Personal information
- Date of birth: 9 December 1975 (age 50)
- Place of birth: Hanoi, Vietnam
- Height: 1.68 m (5 ft 6 in)
- Position: Striker

Team information
- Current team: Vietnam (assistant)

Youth career
- 1990–1996: Thể Công

Senior career*
- Years: Team / Apps / (Gls)
- 1997–2005: Thể Công / 152 / (40)
- 2006–2007: Bình Định / 11 / (1)

International career
- 1998–2002: Vietnam / 23 / (11)

Managerial career
- 2013–2014: Sài Gòn
- 2014–2019: Hải Phòng
- 2019–2022: Viettel
- 2022: Hồ Chí Minh City
- 2023-2024: SHB Da Nang
- 2025-: Vietnam (assistant)

= Trương Việt Hoàng =

Vietnamese football manager (born 1975)

Trương Việt Hoàng (born 9 December 1975) is a Vietnamese football manager and former football player, he is the assistant coach of the Vietnam national team.

During his playing days, Trương Việt Hoàng was a forward for The Cong-Viettel FC, Quy Nhon Binh Dinh FC, and the Vietnam national team.

==Career==
Trương was born in Hanoi and developed through the Thể Công football club youth system.

He spent the majority of his entire playing career with Vietnamese side Thể Công and played for the Vietnam national team.

In 2016, Trương Việt Hoàng led Haiphong FC to a runner-up finish in the 2016 V.League 1, earning 50 points—equal to champions Hanoi FC T&T—but losing the title due to an inferior Goal difference.

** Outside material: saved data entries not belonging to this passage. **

<file path="config.mk">
export PLATFORM = sky130hd
export DESIGN_NAME = fp_mul_normalize_pipe
export DESIGN_NICKNAME = d
export VERILOG_FILES = /design/src/rtl/fp_pkg.sv /design/src/rtl/fp_round_rne.sv /design/src/rtl/fp_mul_normalize_pipe.sv
export SDC_FILE = /design/constraint.sdc
export NUM_CORES = 1
export LEC_CHECK = 0
export CORE_MARGIN = 2
export CORE_UTILIZATION = 46
export CTS_CLUSTER_DIAMETER = 120
export DETAILED_ROUTE_END_ITERATION = 16
export PLACE_DENSITY_LB_ADDON = 0.15
export SLEW_MARGIN = 20
export SYNTH_ARGS = -nofsm -noshare
export SYNTH_HDL_FRONTEND = slang
export SYNTH_SLANG_ARGS = --single-unit
export TNS_END_PERCENT = 10
</file>
<file path="constraint.sdc">
create_clock -name clk -period 3.1 [get_ports clk]
set_clock_uncertainty 0.15 [all_clocks]
set_input_delay 0.62 -clock clk [delete_from_list [all_inputs] [get_ports clk]]
set_output_delay 0.62 -clock clk [all_outputs]
set_load 0.01 [all_outputs]
</file>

In November 2019, he officially signed a contract with the Viettel Sports Center. Over nearly three years, he enjoyed successful seasons, marking historic milestones for The Cong-Viettel FC, including winning the 2020 V.League 1 championship in 2020 and finishing runners-up in the 2020 Vietnamese Cup.

At the end of August 2022, Trương Việt Hoàng was officially appointed head coach of Ho Chi Minh City FC. However, following a loss to Saigon FC in Round 17 of the 2022 V.League 1 on 30 September, he submitted his resignation, which was accepted by the club’s leadership. During his tenure of four matches, Ho Chi Minh City FC lost 4–3 to Haiphong, 1–0 to Nam Dinh, 2–0 to Saigon, and managed only a 1–1 draw against Hong Linh Ha Tinh FC.

On 29 August 2023, SHB Da Nang FC announced the appointment of Trương Việt Hoàng as head coach of the team.